# Nokia Lumia 920 Windows Phone advert teases Samsung & Apple users!



## Kid_Eternity (Apr 29, 2013)

Brilliant piece of elbow marketing!


----------



## Callum91 (Apr 30, 2013)

Nice ad. Shit phone.


----------



## TitanSound (Apr 30, 2013)

Callum91 said:


> Nice ad. Shit phone.


 
Why is it a shit phone?


----------



## editor (Apr 30, 2013)

Callum91 said:


> Nice ad. Shit phone.


Actually it's not a bad phone at all. Heavier than I'd like, but the interface is pleasantly different. Shame about the lack of apps though.


----------



## Callum91 (Apr 30, 2013)

TitanSound said:


> Why is it a shit phone?


Why would anyone choose a Windows phone?
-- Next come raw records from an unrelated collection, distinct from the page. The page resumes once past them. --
**src/rtl/gamma_pkg.sv**
```systemverilog
// Shared widths and FSM state encoding for the gamma LUT bank.
package gamma_pkg;

    localparam int DATA_W    = 8;
    localparam int LUT_DEPTH = 1 << DATA_W;

    typedef enum logic [1:0] {
        IDLE,
        LOAD,
        PENDING
    } state_t;

endpackage

```
**src/rtl/gamma_lut_bank_if.sv**
```systemverilog
// Table-load stream: one entry per beat, framed by sop/eop.
interface gamma_lut_bank_if #(
    parameter int DATA_W = gamma_pkg::DATA_W
);

    logic [DATA_W-1:0] cfg_data;
    logic              cfg_valid;
    logic              cfg_sop;
    logic              cfg_eop;
    logic              cfg_ready;

    modport master (
        output cfg_data,
        output cfg_valid,
        output cfg_sop,
        output cfg_eop,
        input  cfg_ready
    );

    modport slave (
        input  cfg_data,
        input  cfg_valid,
        input  cfg_sop,
        input  cfg_eop,
        output cfg_ready
    );

endinterface

```
**src/rtl/gamma_lut_ram.sv**
```systemverilog
// One LUT bank: single write port, two registered read ports.
module gamma_lut_ram #(
    parameter int DATA_W    = gamma_pkg::DATA_W,
    parameter int LUT_DEPTH = gamma_pkg::LUT_DEPTH,
    localparam int AW       = $clog2(LUT_DEPTH)
) (
    input  logic              clk,
    input  logic              we,
    input  logic [AW-1:0]     waddr,
    input  logic [DATA_W-1:0] wdata,
    input  logic              re,
    input  logic [AW-1:0]     raddr_0,
    output logic [DATA_W-1:0] rdata_0,
    input  logic [AW-1:0]     raddr_1,
    output logic [DATA_W-1:0] rdata_1
);

    logic [DATA_W-1:0] mem [LUT_DEPTH];

    always_ff @(posedge clk) begin
        if (we) begin
            mem[waddr] <= wdata;
        end
        if (re) begin
            rdata_0 <= mem[raddr_0];
            rdata_1 <= mem[raddr_1];
        end
    end

endmodule

```
**src/rtl/gamma_lut_bank.sv**
```systemverilog
// Double-buffered two-channel gamma LUT; shadow bank loads while the
// active bank serves pixels, and the swap happens on the next frame start.
module gamma_lut_bank
    import gamma_pkg::*;
#(
    parameter int DATA_W    = gamma_pkg::DATA_W,
    parameter int LUT_DEPTH = gamma_pkg::LUT_DEPTH
) (
    input  logic              clk,
    input  logic              reset,
    gamma_lut_bank_if.slave   cfg,
    input  logic              frame_sop,
    input  logic [DATA_W-1:0] addr_0,
    output logic [DATA_W-1:0] data_0,
    input  logic [DATA_W-1:0] addr_1,
    output logic [DATA_W-1:0] data_1,
    output logic              table_ready,
    output logic              load_error
);

    localparam int AW    = $clog2(LUT_DEPTH);
    localparam int IDX_W = AW + 1;
    localparam logic [IDX_W-1:0] LAST = IDX_W'(LUT_DEPTH - 1);

    state_t            state, state_n;
    logic [IDX_W-1:0]  idx, idx_n;
    logic              active;
    logic              swap;
    logic              err_n;
    logic              accept;
    logic              wr_en;
    logic [AW-1:0]     wr_addr;
    logic              rd_bank;
    logic              sel_q;
    logic              lut_q;
    logic [DATA_W-1:0] addr0_q, addr1_q;
    logic [DATA_W-1:0] a_0, a_1, b_0, b_1;

    assign cfg.cfg_ready = !reset && (state != PENDING);
    assign accept        = cfg.cfg_valid && cfg.cfg_ready;

    always_comb begin
        state_n = state;
        idx_n   = idx;
        err_n   = 1'b0;
        wr_en   = 1'b0;
        wr_addr = '0;
        swap    = 1'b0;
        unique case (state)
            IDLE: begin
                if (accept && cfg.cfg_sop) begin
                    wr_en   = 1'b1;
                    idx_n   = IDX_W'(1);
                    state_n = LOAD;
                end
            end
            LOAD: begin
                if (accept) begin
                    if (cfg.cfg_sop) begin
                        err_n = 1'b1;
                        wr_en = 1'b1;
                        idx_n = IDX_W'(1);
                    end else if (cfg.cfg_eop != (idx == LAST)) begin
                        // eop misplaced or missing: drop the whole load
                        err_n   = 1'b1;
                        idx_n   = '0;
                        state_n = IDLE;
                    end else begin
                        wr_en   = 1'b1;
                        wr_addr = idx[AW-1:0];
                        idx_n   = cfg.cfg_eop ? '0 : idx + 1'b1;
                        state_n = cfg.cfg_eop ? PENDING : LOAD;
                    end
                end
            end
            PENDING: begin
                if (frame_sop && !reset) begin
                    swap    = 1'b1;
                    state_n = IDLE;
                end
            end
            default: state_n = IDLE;
        endcase
    end

    // The frame_sop read already targets the incoming bank.
    assign rd_bank = active ^ swap;

    always_ff @(posedge clk) begin
        if (reset) begin
            state       <= IDLE;
            idx         <= '0;
            active      <= 1'b0;
            table_ready <= 1'b0;
            load_error  <= 1'b0;
            sel_q       <= 1'b0;
            lut_q       <= 1'b0;
            addr0_q     <= '0;
            addr1_q     <= '0;
        end else begin
            state      <= state_n;
            idx        <= idx_n;
            load_error <= err_n;
            if (swap) begin
                active      <= ~active;
                table_ready <= 1'b1;
            end
            sel_q   <= rd_bank;
            lut_q   <= table_ready | swap;
            addr0_q <= addr_0;
            addr1_q <= addr_1;
        end
    end

    gamma_lut_ram #(
        .DATA_W    (DATA_W),
        .LUT_DEPTH (LUT_DEPTH)
    ) u_bank_a (
        .clk     (clk),
        .we      (wr_en && active),
        .waddr   (wr_addr),
        .wdata   (cfg.cfg_data),
        .re      (!rd_bank),
        .raddr_0 (addr_0[AW-1:0]),
        .rdata_0 (a_0),
        .raddr_1 (addr_1[AW-1:0]),
        .rdata_1 (a_1)
    );

    gamma_lut_ram #(
        .DATA_W    (DATA_W),
        .LUT_DEPTH (LUT_DEPTH)
    ) u_bank_b (
        .clk     (clk),
        .we      (wr_en && !active),
        .waddr   (wr_addr),
        .wdata   (cfg.cfg_data),
        .re      (rd_bank),
        .raddr_0 (addr_0[AW-1:0]),
        .rdata_0 (b_0),
        .raddr_1 (addr_1[AW-1:0]),
        .rdata_1 (b_1)
    );

    assign data_0 = !lut_q ? addr0_q : (sel_q ? b_0 : a_0);
    assign data_1 = !lut_q ? addr1_q : (sel_q ? b_1 : a_1);

endmodule

```
**src/flat_wrapper.sv**
```systemverilog
// flat-port wrapper written by rule: the top's interface ports become plain ports
module gamma_lut_bank_flat import gamma_pkg::*;
#(
    parameter int DATA_W    = gamma_pkg::DATA_W,
    parameter int LUT_DEPTH = gamma_pkg::LUT_DEPTH
)
  (clk, reset, frame_sop, addr_0, data_0, addr_1, data_1, table_ready, load_error, cfg_cfg_data, cfg_cfg_valid, cfg_cfg_sop, cfg_cfg_eop, cfg_cfg_ready);
  gamma_lut_bank_if #(.DATA_W(DATA_W)) cfg_i ();
  input  logic clk;
  input  logic reset;
  input  logic frame_sop;
  input  logic [DATA_W-1:0] addr_0;
  output logic [DATA_W-1:0] data_0;
  input  logic [DATA_W-1:0] addr_1;
  output logic [DATA_W-1:0] data_1;
  output logic table_ready;
  output logic load_error;
  input wire logic [$bits(cfg_i.cfg_data)-1:0] cfg_cfg_data;
  input wire logic [$bits(cfg_i.cfg_valid)-1:0] cfg_cfg_valid;
  input wire logic [$bits(cfg_i.cfg_sop)-1:0] cfg_cfg_sop;
  input wire logic [$bits(cfg_i.cfg_eop)-1:0] cfg_cfg_eop;
  output wire logic [$bits(cfg_i.cfg_ready)-1:0] cfg_cfg_ready;
  assign cfg_i.cfg_data = cfg_cfg_data;
  assign cfg_i.cfg_valid = cfg_cfg_valid;
  assign cfg_i.cfg_sop = cfg_cfg_sop;
  assign cfg_i.cfg_eop = cfg_cfg_eop;
  assign cfg_cfg_ready = cfg_i.cfg_ready;
  gamma_lut_bank #(.DATA_W(DATA_W), .LUT_DEPTH(LUT_DEPTH)) u_core (.clk(clk), .reset(reset), .cfg(cfg_i), .frame_sop(frame_sop), .addr_0(addr_0), .data_0(data_0), .addr_1(addr_1), .data_1(data_1), .table_ready(table_ready), .load_error(load_error));
endmodule
```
I had one for a week, physically it was lovely but it has fuck all decent apps and the tile interface is irritating after awhile. Nokia make lovely phones, great quality, it's just let down by the software. The N9 I played with awhile back should have been the direction Nokia went with years ago, but alas it was not to be.


----------



## TitanSound (Apr 30, 2013)

Callum91 said:


> Why would anyone choose a Windows phone? I had one for a week, physically it was lovely but it has fuck all decent apps and the tile interface is irritating after awhile. Nokia make lovely phones, great quality, it's just let down by the software. The N9 I played with awhile back should have been the direction Nokia went with years ago, but alas it was not to be.


 
Different strokes and all that I suppose. I'm not too concerned about the app situation. I have the ones that I need and use on a regular basis.


----------



## Kid_Eternity (Apr 30, 2013)

Callum91 said:


> Nice ad. Shit phone.


 
Good phone and the most innovative mobile OS at the moment.


----------



## TopCat (May 1, 2013)

I rather like my windows phone.


----------



## editor (Jun 24, 2013)

They're having a go at the iPhone again in a very odd advert.


----------



## Piston (Jun 24, 2013)

I also like the Lumia 920. Some bitch stole the first one in Magaluf and I went with same phone again. Not fussed on Android and iPhones have had their day now.


----------